Problem #3: A method needs to perform multiple asynchronous calls before returning. Let’s make the use case a bit more complicated: we now use our AtomPublishingProtocol implementation to return the first feed listed in the service document.

Solution #3a: Chain the calls together manually.

public class FeedRetriever extends EventDispatcher
{
private var protocol:AtomPublishingProtocol; // initialized elsewhere

// Dispatches a GetFeedEvent after retrieving the first feed listed
// in the service document.
public function getFirstFeed(serviceURI:URI):void
{
// Manually set up the event listeners.
protocol.addEventListener(“getService”,onGetService);
protocol.addEventListener(“atomFault”,onGetServiceFault);

// Make the asynchronous call to retrieve the service document.
protocol.getService(serviceURI);
}

private function onGetService(event:GetServiceEvent):void
{
// Manually unregister the event listeners.
protocol.removeEventListener(”getService”,onGetService);
protocol.removeEventListener(”atomFault”,onGetServiceFault);

// Get the collection that represents the first feed.
var collection:ICollection = event.service.workspaces[0].collections[0];

// Manually set up the next set of event listeners.
protocol.addEventListener(“getFeed”,onGetFeed);
protocol.addEventListener(“atomFault”,onGetFeedFault);

// Make the asynchronous call to retrieve the first feed.
protocol.getFeed(collection);
}

private function onGetServiceFault(event:AtomFaultEvent):void
{
// Manually unregister the event listeners.
protocol.removeEventListener(”getService”,onGetService);
protocol.removeEventListener(”atomFault”,onGetServiceFault);

// Do fault processing...
}

private function onGetFeed(event:GetFeedEvent):void
{
// Ugh!  How many times do we have to manually
// add and remove event listeners?!?!?
protocol.removeEventListener(”getFeed”,onGetFeed);
protocol.removeEventListener(“atomFault”,onGetFeedFault);

// Dispatch a result event to the caller.
var newEvent:GetFeedEvent = new GetFeedEvent();
newEvent.feed = event.feed;
dispatchEvent(newEvent);
}

private function onGetFeedFault(event:AtomFaultEvent):void
{
// Manually unregister the event listeners.
protocol.removeEventListener(”getFeed”,onGetFeed);
protocol.removeEventListener(”atomFault”,onGetFeedFault);

// Do fault processing...
}

// ...
}

As you can see, it’s a real pain to manually handle registration and unregistration of event listeners. A helper class which can take care of the event registration for us will simplify our code.

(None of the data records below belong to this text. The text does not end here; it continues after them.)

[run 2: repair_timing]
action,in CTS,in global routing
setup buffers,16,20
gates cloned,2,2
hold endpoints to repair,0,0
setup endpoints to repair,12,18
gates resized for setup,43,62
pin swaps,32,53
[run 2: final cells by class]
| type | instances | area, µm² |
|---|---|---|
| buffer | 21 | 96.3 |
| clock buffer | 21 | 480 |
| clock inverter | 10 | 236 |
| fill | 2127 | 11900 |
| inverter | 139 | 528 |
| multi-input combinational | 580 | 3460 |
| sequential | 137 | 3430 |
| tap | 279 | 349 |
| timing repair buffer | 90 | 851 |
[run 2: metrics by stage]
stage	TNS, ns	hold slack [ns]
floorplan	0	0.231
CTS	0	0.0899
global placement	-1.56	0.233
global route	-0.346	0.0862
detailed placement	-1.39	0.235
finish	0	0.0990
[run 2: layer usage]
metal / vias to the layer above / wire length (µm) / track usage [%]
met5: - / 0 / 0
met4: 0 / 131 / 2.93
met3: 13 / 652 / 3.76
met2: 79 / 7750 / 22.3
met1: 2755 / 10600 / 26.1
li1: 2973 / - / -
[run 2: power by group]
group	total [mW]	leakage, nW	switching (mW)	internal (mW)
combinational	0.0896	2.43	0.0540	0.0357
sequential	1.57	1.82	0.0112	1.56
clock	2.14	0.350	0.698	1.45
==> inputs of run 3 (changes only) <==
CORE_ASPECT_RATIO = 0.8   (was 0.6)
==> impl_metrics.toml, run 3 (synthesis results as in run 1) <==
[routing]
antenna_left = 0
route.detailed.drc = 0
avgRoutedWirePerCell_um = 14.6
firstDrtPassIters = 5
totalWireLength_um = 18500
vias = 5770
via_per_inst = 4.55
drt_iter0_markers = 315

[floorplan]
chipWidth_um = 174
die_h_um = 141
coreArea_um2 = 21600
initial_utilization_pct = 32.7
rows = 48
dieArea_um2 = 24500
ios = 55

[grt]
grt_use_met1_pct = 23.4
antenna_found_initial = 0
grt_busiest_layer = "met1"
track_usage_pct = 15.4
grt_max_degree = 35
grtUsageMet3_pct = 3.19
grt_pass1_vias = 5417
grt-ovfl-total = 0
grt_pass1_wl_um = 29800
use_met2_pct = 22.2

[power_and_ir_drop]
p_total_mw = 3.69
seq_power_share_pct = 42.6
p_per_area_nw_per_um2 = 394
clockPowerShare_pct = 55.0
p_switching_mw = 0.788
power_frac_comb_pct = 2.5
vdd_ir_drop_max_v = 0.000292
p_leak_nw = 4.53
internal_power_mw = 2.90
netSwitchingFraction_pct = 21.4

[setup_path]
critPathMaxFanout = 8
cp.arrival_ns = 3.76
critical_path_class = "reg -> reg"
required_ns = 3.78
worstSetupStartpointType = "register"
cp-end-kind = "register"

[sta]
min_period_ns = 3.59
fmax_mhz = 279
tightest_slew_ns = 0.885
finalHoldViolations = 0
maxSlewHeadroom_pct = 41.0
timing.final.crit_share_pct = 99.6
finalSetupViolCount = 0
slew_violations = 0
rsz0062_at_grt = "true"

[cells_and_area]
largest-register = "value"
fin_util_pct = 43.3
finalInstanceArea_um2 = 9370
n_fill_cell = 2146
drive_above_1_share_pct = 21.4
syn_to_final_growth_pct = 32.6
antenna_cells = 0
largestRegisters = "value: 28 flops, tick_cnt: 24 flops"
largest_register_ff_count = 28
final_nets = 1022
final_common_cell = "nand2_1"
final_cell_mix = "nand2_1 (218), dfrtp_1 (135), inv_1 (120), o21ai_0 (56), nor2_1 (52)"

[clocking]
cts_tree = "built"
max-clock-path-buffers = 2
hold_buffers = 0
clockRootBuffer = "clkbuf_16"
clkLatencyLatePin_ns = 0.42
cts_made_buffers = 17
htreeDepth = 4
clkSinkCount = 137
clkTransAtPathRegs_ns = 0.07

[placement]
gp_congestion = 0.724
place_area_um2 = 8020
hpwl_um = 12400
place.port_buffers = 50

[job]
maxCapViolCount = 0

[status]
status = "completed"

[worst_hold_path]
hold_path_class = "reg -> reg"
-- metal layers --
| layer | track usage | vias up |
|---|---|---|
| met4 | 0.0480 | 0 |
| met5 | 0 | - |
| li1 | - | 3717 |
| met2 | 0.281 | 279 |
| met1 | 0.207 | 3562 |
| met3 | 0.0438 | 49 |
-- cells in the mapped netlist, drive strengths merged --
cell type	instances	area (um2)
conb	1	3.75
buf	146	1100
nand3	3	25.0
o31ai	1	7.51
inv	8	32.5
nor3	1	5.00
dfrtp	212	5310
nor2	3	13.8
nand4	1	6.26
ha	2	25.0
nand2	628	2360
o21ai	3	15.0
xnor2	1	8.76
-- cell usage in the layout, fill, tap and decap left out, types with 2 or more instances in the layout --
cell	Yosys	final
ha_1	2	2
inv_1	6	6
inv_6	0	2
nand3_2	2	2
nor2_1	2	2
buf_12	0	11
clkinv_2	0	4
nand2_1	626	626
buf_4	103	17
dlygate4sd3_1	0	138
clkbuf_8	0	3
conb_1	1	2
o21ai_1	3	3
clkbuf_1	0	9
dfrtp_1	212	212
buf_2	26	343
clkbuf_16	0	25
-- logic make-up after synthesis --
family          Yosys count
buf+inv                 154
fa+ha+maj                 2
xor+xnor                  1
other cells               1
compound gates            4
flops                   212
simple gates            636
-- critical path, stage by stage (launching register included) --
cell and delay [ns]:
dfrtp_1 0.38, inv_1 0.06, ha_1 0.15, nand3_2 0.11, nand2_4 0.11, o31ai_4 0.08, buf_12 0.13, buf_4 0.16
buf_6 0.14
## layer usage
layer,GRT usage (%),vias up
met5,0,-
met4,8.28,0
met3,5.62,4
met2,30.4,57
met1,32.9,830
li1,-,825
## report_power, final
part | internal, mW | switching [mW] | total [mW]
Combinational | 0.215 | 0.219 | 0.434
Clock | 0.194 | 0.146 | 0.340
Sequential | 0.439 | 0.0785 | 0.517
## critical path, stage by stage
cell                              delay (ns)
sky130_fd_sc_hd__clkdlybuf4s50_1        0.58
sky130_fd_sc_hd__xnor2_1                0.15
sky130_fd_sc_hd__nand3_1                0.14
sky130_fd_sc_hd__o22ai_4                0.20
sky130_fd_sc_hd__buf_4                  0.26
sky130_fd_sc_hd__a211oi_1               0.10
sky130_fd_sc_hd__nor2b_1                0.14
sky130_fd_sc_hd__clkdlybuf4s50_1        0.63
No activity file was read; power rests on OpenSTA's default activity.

Solution #3b: Use a helper class (e.g. AsyncResponder to manage event registration. (For reasons of space, I don’t include the source for the helper class, but you can find it in the Connections library, or in the NoteTag download.)

public class FeedRetriever extends EventDispatcher
{
private var protocol:AtomPublishingProtocol; // initialized elsewhere

// Dispatches a GetFeedEvent after retrieving the first feed listed
// in the service document.
public function getFirstFeed(serviceURI:URI):void
{
// Use a utility class to handle registration and unregistration
// of event listeners.
var responder:AsyncResponder = new AsyncResponder();
responder.setNextEventHandler(protocol,
onGetService, // result handler
“getService”, // result event
onFault,      // fault handler
“atomFault”); // fault event

// Make the asynchronous call to retrieve the service document.
protocol.getService(serviceURI);
}

private function onGetService(event:GetServiceEvent):void
{
// Get the collection that represents the first feed.
var collection:ICollection = event.service.workspaces[0].collections[0];

// Use a utility class to handle registration and unregistration
// of event listeners.
var responder:AsyncResponder = new AsyncResponder();
responder.setNextEventHandler(protocol,
onGetFeed,    // result handler
“getFeed”);   // result event
onFault,      // fault handler
“atomFault”); // fault event

// Make the asynchronous call to retrieve the first feed.
protocol.getFeed(collection);
}

private function onGetFeed(event:GetFeedEvent):void
{
// Dispatch a result event to the caller.
var newEvent:GetFeedEvent = new GetFeedEvent();
newEvent.feed = event.feed;
dispatchEvent(newEvent);
}

private function onFault(event:AtomFaultEvent):void
{
// Do fault processing...
}

// ...
}

This chaining of methods works quite well, and is reasonably easy for a reader to follow. (NoteTag uses this approach in a number of places, both explicitly with AsyncResponder and indirectly via the ChainedCommand class, which uses AsyncResponder to chain asynchronous method calls within Cairngorm Commands.)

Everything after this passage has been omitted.